L'autre jour des Allemands ont entrepris de
m'expliquer l'antisémitisme : "Les juifs, me dirent-ils, avaient pris
avant guerre en Allemagne tous les postes de responsabilité dans la
magistrature, la médecine, les affaires, nous n'étions plus maîtres chez
nous". "Allons donc, leur dis-je ! le régime nazi a exterminé des
familles d'origine juive converties au protestantisme depuis plusieurs générations ; il a, lors de
sa guerre de conquête, massacré des villages de paysans juifs. Les juifs n'étaient
pas des riches qui complotaient entre eux pour dominer. Si l'Allemagne, soit
dit en passant, les avait respectés, elle n'aurait pas perdu la
guerre pour la bonne raison qu'elle ne l'aurait pas provoquée.
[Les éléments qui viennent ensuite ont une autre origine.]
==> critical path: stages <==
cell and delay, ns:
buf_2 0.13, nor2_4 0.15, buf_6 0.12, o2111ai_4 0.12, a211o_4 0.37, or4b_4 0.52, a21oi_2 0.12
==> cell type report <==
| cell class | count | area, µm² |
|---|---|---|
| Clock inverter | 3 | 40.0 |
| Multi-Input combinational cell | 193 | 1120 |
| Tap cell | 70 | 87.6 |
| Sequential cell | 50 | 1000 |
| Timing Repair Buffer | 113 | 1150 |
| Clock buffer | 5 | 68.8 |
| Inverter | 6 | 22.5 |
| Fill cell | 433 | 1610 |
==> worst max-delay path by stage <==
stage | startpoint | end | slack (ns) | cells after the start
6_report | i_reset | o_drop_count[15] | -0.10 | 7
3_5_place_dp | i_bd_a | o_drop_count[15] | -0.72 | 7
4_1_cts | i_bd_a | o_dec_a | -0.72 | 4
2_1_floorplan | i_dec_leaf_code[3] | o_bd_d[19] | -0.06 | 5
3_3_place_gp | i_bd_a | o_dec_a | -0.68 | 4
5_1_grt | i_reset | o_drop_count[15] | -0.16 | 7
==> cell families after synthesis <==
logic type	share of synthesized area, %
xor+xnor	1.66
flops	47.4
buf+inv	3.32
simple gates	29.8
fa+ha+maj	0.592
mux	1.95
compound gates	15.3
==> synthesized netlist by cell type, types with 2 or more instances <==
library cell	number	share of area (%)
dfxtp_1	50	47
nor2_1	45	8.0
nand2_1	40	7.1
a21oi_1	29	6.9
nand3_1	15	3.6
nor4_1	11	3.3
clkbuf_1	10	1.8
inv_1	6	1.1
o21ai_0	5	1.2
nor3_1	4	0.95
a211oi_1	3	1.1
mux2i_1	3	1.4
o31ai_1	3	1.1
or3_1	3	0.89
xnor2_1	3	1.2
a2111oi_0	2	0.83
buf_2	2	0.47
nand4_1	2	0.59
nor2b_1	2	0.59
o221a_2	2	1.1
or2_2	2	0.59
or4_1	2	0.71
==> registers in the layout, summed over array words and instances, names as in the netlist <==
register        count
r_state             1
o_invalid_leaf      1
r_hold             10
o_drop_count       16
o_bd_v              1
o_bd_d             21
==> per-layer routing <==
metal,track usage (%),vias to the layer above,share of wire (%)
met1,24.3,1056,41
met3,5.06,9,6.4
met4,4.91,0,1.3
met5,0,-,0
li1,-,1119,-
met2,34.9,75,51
$ cat src/rtl/sobel_defs.sv
// Shared constants and the RGB565 -> 8-bit luma conversion for the Sobel edge stage.
package sobel_defs;

  localparam int IMG_W_DEF = 256;
  localparam int IMG_H_DEF = 256;

  // BT.601-style luma weights scaled by 256; they sum to 256 so the result fits 8 bits.
  localparam logic [7:0] COEF_R = 8'd77;
  localparam logic [7:0] COEF_G = 8'd150;
  localparam logic [7:0] COEF_B = 8'd29;

  // Edge magnitudes above this value are clamped.
  localparam logic [7:0] SAT_MAX = 8'd255;

  // Expand each channel to 8 bits by replicating its MSBs, then weight and drop 8 LSBs.
  // Worst case 77*255 + 150*255 + 29*255 = 65280, so 16 bits never overflow.
  function automatic logic [7:0] rgb565_to_gray(input logic [15:0] px);
    logic [7:0]  r8;
    logic [7:0]  g8;
    logic [7:0]  b8;
    logic [15:0] acc;
    r8  = {px[15:11], px[15:13]};
    g8  = {px[10:5], px[10:9]};
    b8  = {px[4:0], px[4:2]};
    acc = 16'(COEF_R) * 16'(r8) + 16'(COEF_G) * 16'(g8) + 16'(COEF_B) * 16'(b8);
    return acc[15:8];
  endfunction

endpackage

$ cat src/rtl/sobel_line_buffer.sv
// One-line pixel store: single port, registered read-first access so it maps onto block RAM.
module sobel_line_buffer #(
  parameter int DEPTH = 256,
  parameter int AW    = 8,
  parameter int DW    = 8
) (
  input  logic          clk,
  input  logic          i_en,
  input  logic [AW-1:0] i_addr,
  input  logic [DW-1:0] i_wdata,
  output logic [DW-1:0] o_rdata
);

  logic [DW-1:0] r_mem [0:DEPTH-1];
  logic [DW-1:0] r_rdata;

  // Each access returns the old word at i_addr and replaces it with i_wdata.
  always_ff @(posedge clk) begin
    if (i_en) begin
      r_rdata       <= r_mem[i_addr];
      r_mem[i_addr] <= i_wdata;
    end
  end

  assign o_rdata = r_rdata;

endmodule

$ cat src/rtl/sobel_edge_stage.sv
// Streaming RGB565 -> grayscale -> 3x3 Sobel edge stage with coordinate and end-of-frame tags.
// Valid/ready contract: there is no back-pressure; a pixel is accepted in every cycle
// in_valid is high, and out_valid is a one-cycle strobe that the consumer must take.
// Pipeline: input (gray + L1 access) -> s0 (L2 access) -> s1 (column align)
//           -> window -> output register; out_valid follows in_valid by 4 clocks.
module sobel_edge_stage
  import sobel_defs::*;
#(
  parameter int IMG_W = IMG_W_DEF,
  parameter int IMG_H = IMG_H_DEF,
  parameter int XW    = 8,
  parameter int YW    = 8
) (
  input  logic          clk,
  input  logic          rst,
  input  logic          in_valid,
  input  logic          in_sof,
  input  logic [15:0]   in_data,
  input  logic          thresh_en,
  input  logic [7:0]    threshold,
  output logic          out_valid,
  output logic [7:0]    out_data,
  output logic [XW-1:0] out_x,
  output logic [YW-1:0] out_y,
  output logic          out_eof
);

  // Input position counters
  logic [XW-1:0] r_x;
  logic [YW-1:0] r_y;
  logic [XW-1:0] w_x;
  logic [YW-1:0] w_y;
  logic [XW-1:0] w_x_nxt;
  logic [YW-1:0] w_y_nxt;
  logic [7:0]    w_gray;

  // Position of the current pixel (sof forces 0,0) and the position that follows it.
  always_comb begin
    w_x     = in_sof ? '0 : r_x;
    w_y     = in_sof ? '0 : r_y;
    w_x_nxt = w_x + XW'(1);
    w_y_nxt = w_y;
    if (w_x == XW'(IMG_W - 1)) begin
      w_x_nxt = '0;
      w_y_nxt = (w_y == YW'(IMG_H - 1)) ? '0 : w_y + YW'(1);
    end
  end

  // Counters advance only on accepted pixels.
  always_ff @(posedge clk) begin
    if (rst) begin
      r_x <= '0;
      r_y <= '0;
    end else if (in_valid) begin
      r_x <= w_x_nxt;
      r_y <= w_y_nxt;
    end
  end

  assign w_gray = rgb565_to_gray(in_data);

  // Stage 0: gray value with its coordinates
  logic          r_s0_valid;
  logic [7:0]    r_s0_gray;
  logic [XW-1:0] r_s0_x;
  logic [YW-1:0] r_s0_y;

  // Stage 0 valid bit is cleared by reset so in-flight pixels are dropped.
  always_ff @(posedge clk) begin
    if (rst) r_s0_valid <= 1'b0;
    else     r_s0_valid <= in_valid;
  end

  // Stage 0 payload captured alongside the valid bit.
  always_ff @(posedge clk) begin
    if (in_valid) begin
      r_s0_gray <= w_gray;
      r_s0_x    <= w_x;
      r_s0_y    <= w_y;
    end
  end

  // Line buffers: L1 holds row y-1, L2 holds row y-2. L1 is accessed with the input
  // pixel; the row it displaces is pushed into L2 one cycle later at the same column.
  logic [7:0] w_l1_rd;
  logic [7:0] w_l2_rd;
  logic       w_l1_en;

  assign w_l1_en = in_valid & ~rst;

  sobel_line_buffer #(.DEPTH(IMG_W), .AW(XW), .DW(8)) u_line1 (
    .clk     (clk),
    .i_en    (w_l1_en),
    .i_addr  (w_x),
    .i_wdata (w_gray),
    .o_rdata (w_l1_rd)
  );

  sobel_line_buffer #(.DEPTH(IMG_W), .AW(XW), .DW(8)) u_line2 (
    .clk     (clk),
    .i_en    (r_s0_valid),
    .i_addr  (r_s0_x),
    .i_wdata (w_l1_rd),
    .o_rdata (w_l2_rd)
  );

  // Stage 1: holds gray and the L1 word so they line up with the later L2 read.
  logic          r_s1_valid;
  logic [7:0]    r_s1_gray;
  logic [7:0]    r_s1_l1;
  logic [XW-1:0] r_s1_x;
  logic [YW-1:0] r_s1_y;

  // Stage 1 valid bit.
  always_ff @(posedge clk) begin
    if (rst) r_s1_valid <= 1'b0;
    else     r_s1_valid <= r_s0_valid;
  end

  // Stage 1 payload: current pixel, row y-1 at the same column, coordinates.
  always_ff @(posedge clk) begin
    if (r_s0_valid) begin
      r_s1_gray <= r_s0_gray;
      r_s1_l1   <= w_l1_rd;
      r_s1_x    <= r_s0_x;
      r_s1_y    <= r_s0_y;
    end
  end

  // 3x3 window, indexed [row][col]; row 0 = y-2, col 2 = newest column (x).
  logic          r_w_valid;
  logic [7:0]    r_win [0:2][0:2];
  logic [XW-1:0] r_w_x;
  logic [YW-1:0] r_w_y;

  // Window valid bit.
  always_ff @(posedge clk) begin
    if (rst) r_w_valid <= 1'b0;
    else     r_w_valid <= r_s1_valid;
  end

  // Shift the window left and insert the new column; gaps leave it untouched.
  always_ff @(posedge clk) begin
    if (r_s1_valid) begin
      for (int r = 0; r < 3; r++) begin
        r_win[r][0] <= r_win[r][1];
        r_win[r][1] <= r_win[r][2];
      end
      r_win[0][2] <= w_l2_rd;
      r_win[1][2] <= r_s1_l1;
      r_win[2][2] <= r_s1_gray;
      r_w_x       <= r_s1_x;
      r_w_y       <= r_s1_y;
    end
  end

  // Gradients as 11-bit two's complement, magnitude |gx|+|gy| (max 2040).
  logic [9:0]  w_gx_p;
  logic [9:0]  w_gx_n;
  logic [9:0]  w_gy_p;
  logic [9:0]  w_gy_n;
  logic [10:0] w_gx;
  logic [10:0] w_gy;
  logic [10:0] w_agx;
  logic [10:0] w_agy;
  logic [10:0] w_mag;
  logic [7:0]  w_sat;
  logic [7:0]  w_level;
  logic [7:0]  w_pix;
  logic        w_emit;
  logic        w_border;
  logic        w_eof;

  // Sobel kernels, saturation, border forcing and optional binarisation.
  always_comb begin
    w_gx_p = {2'b00, r_win[0][2]} + {1'b0, r_win[1][2], 1'b0} + {2'b00, r_win[2][2]};
    w_gx_n = {2'b00, r_win[0][0]} + {1'b0, r_win[1][0], 1'b0} + {2'b00, r_win[2][0]};
    w_gy_p = {2'b00, r_win[2][0]} + {1'b0, r_win[2][1], 1'b0} + {2'b00, r_win[2][2]};
    w_gy_n = {2'b00, r_win[0][0]} + {1'b0, r_win[0][1], 1'b0} + {2'b00, r_win[0][2]};
    w_gx   = {1'b0, w_gx_p} - {1'b0, w_gx_n};
    w_gy   = {1'b0, w_gy_p} - {1'b0, w_gy_n};
    w_agx  = w_gx[10] ? (~w_gx + 11'd1) : w_gx;
    w_agy  = w_gy[10] ? (~w_gy + 11'd1) : w_gy;
    w_mag  = w_agx + w_agy;
    w_sat  = (w_mag > 11'(SAT_MAX)) ? SAT_MAX : w_mag[7:0];
    // Newest column x, centre x-1: emit only when the centre exists (x>=1, y>=1).
    w_emit   = r_w_valid && (r_w_x != '0) && (r_w_y != '0);
    // Centre on row 0 or column 0 has no complete window.
    w_border = (r_w_x == XW'(1)) || (r_w_y == YW'(1));
    w_level  = w_border ? 8'd0 : w_sat;
    w_pix    = thresh_en ? ((w_level >= threshold) ? SAT_MAX : 8'd0) : w_level;
    w_eof    = (r_w_x == XW'(IMG_W - 1)) && (r_w_y == YW'(IMG_H - 1));
  end

  // Output register: strobe every cycle, payload updated only on emitted pixels.
  always_ff @(posedge clk) begin
    if (rst) begin
      out_valid <= 1'b0;
      out_eof   <= 1'b0;
      out_data  <= '0;
      out_x     <= '0;
      out_y     <= '0;
    end else begin
      out_valid <= w_emit;
      out_eof   <= w_emit & w_eof;
      if (w_emit) begin
        out_data <= w_pix;
        out_x    <= r_w_x - XW'(1);
        out_y    <= r_w_y - YW'(1);
      end
    end
  end

endmodule

$ cat config.mk
export PLATFORM = sky130hd
export DESIGN_NAME = sobel_edge_stage
export DESIGN_NICKNAME = d
export VERILOG_FILES = /design/src/rtl/sobel_defs.sv /design/src/rtl/sobel_line_buffer.sv /design/src/rtl/sobel_edge_stage.sv
export SDC_FILE = /design/constraint.sdc
export NUM_CORES = 2
export LEC_CHECK = 0
export CORE_MARGIN = 2
export CORE_UTILIZATION = 50
export DETAILED_ROUTE_END_ITERATION = 12
export HOLD_SLACK_MARGIN = 0.03
export PLACE_DENSITY = 0.65
export SYNTH_ARGS = -nofsm -noshare
export SYNTH_HDL_FRONTEND = slang
export SYNTH_HIERARCHICAL = 1
export SYNTH_MEMORY_MAX_BITS = 65536
export SYNTH_SLANG_ARGS = --single-unit
$ cat constraint.sdc
create_clock -name clk -period 34 [get_ports clk]
set_clock_uncertainty 0.05 [all_clocks]
set_input_delay 10.2 -clock clk [delete_from_list [all_inputs] [get_ports clk]]
set_output_delay 10.2 -clock clk [all_outputs]
set_load 0.01 [all_outputs]
==> metrics.txt <==
post-place setup slack roughly 14 ns; WL per Instance 30.29 um; routability congestion estimate 0.8202; Initial Utilization around 50%; Initial DRT Pass Iterations 6; Resize count post-CTS 0; Worst EP required 34.52 ns; fmax 52.09 MHz; vias per inst 6.319; Die X 587.8 um; hold endpoint r_w_y[7]$_DFFE_PP_; # placed instances 12610; Hold Path Stages 0; Setup-failing EPs final 0; vias in the first global route about 84000; die area 345500 um2; drt initial violations roughly 11000; grt total ovfl 0; Syn Area/Cell 20.58 um2; # Max-Cap Violations 0; Clock Tree Root clkbuf_16; worst path arrival time slightly below 20 ns; fin worst setup slack about 15 ns; Post-Syn Area 170400 um2; status finished with violations; failing checks slew limit; Worst Hold Class reg -> reg; Post-synth ARST share 0%; later-pin clock latency in the skew report 0.95 ns; clk buf depth 4; R2R setup slack 25.35 ns; dominant cells by area after synthesis edfxtp_1 75%, mux4_2 14%, a22oi_1 2.3%; startpoint types primary input; FF/Latch Area 128700 um2; # Post-CTS Setup Buffers 0; Synth Instances 8280; synthesis-to-layout area growth 11.40%; Hold Path Origin r_s1_y[7]$_DFFE_PP_; RSZ-0062 raised after global routing no; final std cells w/o fill 13390; DR vias about 85000; pin count of the biggest net entering global routing 256; Final HPWL DP 239400 um; total track usage 23.20%; sequential fraction of the synthesis area ~76%; ANT nets after route 0; clock transition at the registers of the reported paths 0.06 ns; R2R cell count 33; biggest regs u_line1/r_mem: 2048 flops, u_line2/r_mem: 2048 flops, r_win: 72 flops; wirelength, routed approximately 410000 um; Post-synth EDFFs 4256; Clock Sinks 4301; crit-path most repeated cell fa_1; # nets final approximately 8800; Die Y-Extent between 500 and 600 um; top cell type's share of synthesized area 74.99%; commonest non-fill, non-tap cells in the layout 4256 x edfxtp_1, 1024 x mux4_2, 537 x nor2_1; hold_ws 0.3668 ns; Multi-input gate area about 39000 um2; final hold violation count 0; worst r2r src r_win[0][4]$_DFFE_PP_; boundary pin count 55; drt drc 0; worst-margin pin slew roughly 1.5 ns; Post-CTS Hold Fix Bufs 0; layout cell share with drive strength beyond 1 about a fifth; Top FF cell, synth edfxtp_1; Tmin final 19.20 ns; commonest non-fill, non-tap cell in the layout edfxtp_1; Syn. warnings 6; cell taking the most area after synthesis edfxtp_1; Setup Crit Path Kind in -> reg; # port buffers 54; row count 214; worst r2r dst out_data[4]$_SDFFE_PP0P_; crit end category register; Num CTS Buffers 423; slowest CP cell buf_4; Core ar. 339500 um2; Syn Nets around 8600; sum of negative setup slack 0 ns; Period Utilization, post-route 56.47%; fillers 25250; global-route wire length before repair 593100 um; H-tree depth 5; Pins Over Slew Limit 10; CP Max Fanout 100; slowest cell delay on critical path 0.91 ns; TritonCTS clock tree built; flops & latches, synth 4301; synth unique cells between 60 and 70; Rel. slew slack -0.2283%; initial antenna violation count 9
cells by family after synthesis:
group           count (synthesis)  share of synthesized area [%]
flops                        4301                          75.52
compound gates                993                          3.984
mux                          1029                          13.56
xor+xnor                       67                         0.3531
fa+ha+maj                     254                          2.380
simple gates                  885                          2.277
buf+inv                       751                          1.919
worst max-delay path: cells and delay by family:
family,cells,cell delay [ns]
buffers and inverters,8,3.34
adders and majority gates,10,4.22
xor gates and xnor gates,3,0.57
AOI/OAI and AO/OA,4,1.12
worst max path at each step:
stage | start | end | slack [ns]
after floorplan | in_data[7] | r_s0_gray[7]$_DFFE_PP_ | 9.36
after global placement | in_data[8] | u_line1/r_mem[212][7]$_DFFE_PP_ | 14.02
after detailed placement | in_data[9] | u_line1/r_mem[0][3]$_DFFE_PP_ | 13.91
after CTS | in_data[9] | u_line1/r_mem[213][7]$_DFFE_PP_ | 14.84
after global routing | in_data[8] | u_line1/r_mem[213][7]$_DFFE_PP_ | 14.28
final | in_data[9] | u_line1/r_mem[213][7]$_DFFE_PP_ | 14.80
synth_stat cells (all sizes together) (42+ instances only):
| master | n |
|---|---|
| o41ai | 65 |
| mux4 | 1024 |
| buf | 177 |
| inv | 271 |
| ha | 137 |
| nor3 | 84 |
| xnor2 | 42 |
| edfxtp | 4256 |
| nand2 | 82 |
| a22oi | 515 |
| clkbuf | 303 |
| dfxtp | 45 |
| a21oi | 300 |
| nor2 | 543 |
| fa | 117 |
per-layer routing:
| metal | global-route usage, % | share of wire, % | vias up |
|---|---|---|---|
| met4 | 5.572 | 2.4 | 4 |
| met3 | 4.418 | 9.7 | 600 |
| li1 | - | - | 34600 |
| met1 | 34.69 | 41 | 45200 |
| met5 | 0 | 0.0067 | - |
| met2 | 35.66 | 47 | 4193 |
cell type report:
type | instances | share of cell area (%)
well taps | 4536 | 2.989
diodes | 3 | 0.003954
inverters | 271 | 0.5358
clock inverters | 259 | 1.242
flip-flops and latches | 4301 | 67.80
clock buffers | 514 | 5.812
repair buffers | 276 | 1.263
multi-input cells | 3228 | 20.36
per-stage QoR:
stage | area, um2 | util, %
3_5_place_dp | 176400 | 51.96
5_1_grt | 189800 | 55.92
4_1_cts | 189800 | 55.91
3_3_place_gp | 176400 | 51.96
2_1_floorplan | 170400 | -
6_report | 189800 | 55.92
Power is left out: the tool's default activity adds up to more than one toggle a clock period on the data nets, which glitch-free logic cannot reach.
`config.mk`:
```
export PLATFORM = sky130hd
export DESIGN_NAME = proc_host_ctrl_flat
export DESIGN_NICKNAME = d
export VERILOG_FILES = /design/src/rtl/proc_host_ctrl_if.sv /design/src/rtl/proc_host_ctrl.sv /design/src/flat_wrapper.sv
export SDC_FILE = /design/constraint.sdc
export NUM_CORES = 1
export LEC_CHECK = 0
export ABC_AREA = 1
export CELL_PAD_IN_SITES_DETAIL_PLACEMENT = 1
export CELL_PAD_IN_SITES_GLOBAL_PLACEMENT = 1
export CORE_MARGIN = 4
export CORE_UTILIZATION = 37
export DETAILED_ROUTE_END_ITERATION = 6
export HOLD_SLACK_MARGIN = 0.06
export PLACE_DENSITY_LB_ADDON = 0.1
export SLEW_MARGIN = 30
export SYNTH_ARGS = -nofsm -noshare
export SYNTH_HDL_FRONTEND = slang
export SYNTH_SLANG_ARGS = --single-unit
export TNS_END_PERCENT = 10
```
`constraint.sdc`:
```
create_clock -name clk -period 2 [get_ports clk]
set_input_delay 0.5 -clock clk [delete_from_list [all_inputs] [get_ports clk]]
set_output_delay 0.5 -clock clk [all_outputs]
set_load 0.01 [all_outputs]
```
L'antisémitisme
allemand n'a pas été une affaire sociologique ni même raciale, même si le racisme
lui a fourni son
contingent de concepts : c'était une affaire métaphysique, dans le droit fil
des origines gnostiques de la philosophie et de l'université allemandes. Le
ressentiment dont vous vous faites l'écho est venu de surcroît : celui qui
extermine a besoin de se sentir dans son droit. Les racines métaphysiques de l'antisémitisme sont
d'ailleurs présentes non seulement en Allemagne mais dans tout l'Occident ;
elles ne pourront être extirpées qu'en revenant à la source hébraïque, sémite, de notre culture".
Conclusion
Sur le plan militaire, et malgré la
"victoire" américaine, je persiste à penser que la réponse américaine
en Afghanistan et la stratégie de Sharon sont toutes deux inappropriées (cf. Honte).
Il ne faut pas hésiter à utiliser la force, mais dans la durée elle ne paie
que si on l'associe à la diplomatie.
Après la guerre d'Algérie nos militaires
disaient : "Sur le plan militaire, nous avions vaincu ; la France a été
battue sur le plan politique". Mai on ne doit pas séparer les facteurs de
tous ordres qui déterminent la victoire et la défaite : militaire certes, et
aussi culturel, politique, médiatique, industriel, commercial etc. Si
l'action de Sharon parvenait à bloquer les terroristes, elle pourrait se
justifier. Malheureusement elle est de nature à les multiplier. Quant
à Arafat, j'ai été définitivement éclairé sur son compte le jour où il a
dit souhaiter "des millions de martyrs".
Je suis modeste dans mon approche du
judaïsme, continent culturel des plus vastes devant lequel je ne suis qu'un
étudiant. Le
Talmud m'apporte beaucoup et sa lecture est un long voyage : je n'ai pas fini de
le méditer, de même que je médite l'incarnation qui est l'apport
spécifique du christianisme. Je n'idéalise pas les juifs - s'agissant d'êtres
humains, la proportion d'imbéciles est chez eux la même que dans n'importe
quelle autre fraction de l'humanité - mais je crois que le judaïsme apporte au monde un point de vue qui éclaire le rapport de
l'être humain avec lui-même ainsi que son insertion dans la nature et dans son
destin - donc son rapport avec Dieu. Je crois que c'est cela que les antisémites
refusent.
Il faut hic et nunc s'opposer aux propos
et aux actes antisémites et témoigner aux juifs français non seulement de
l'amitié et de la compassion, mais de l'estime et de la reconnaissance pour ce qu'ils apportent à notre nation.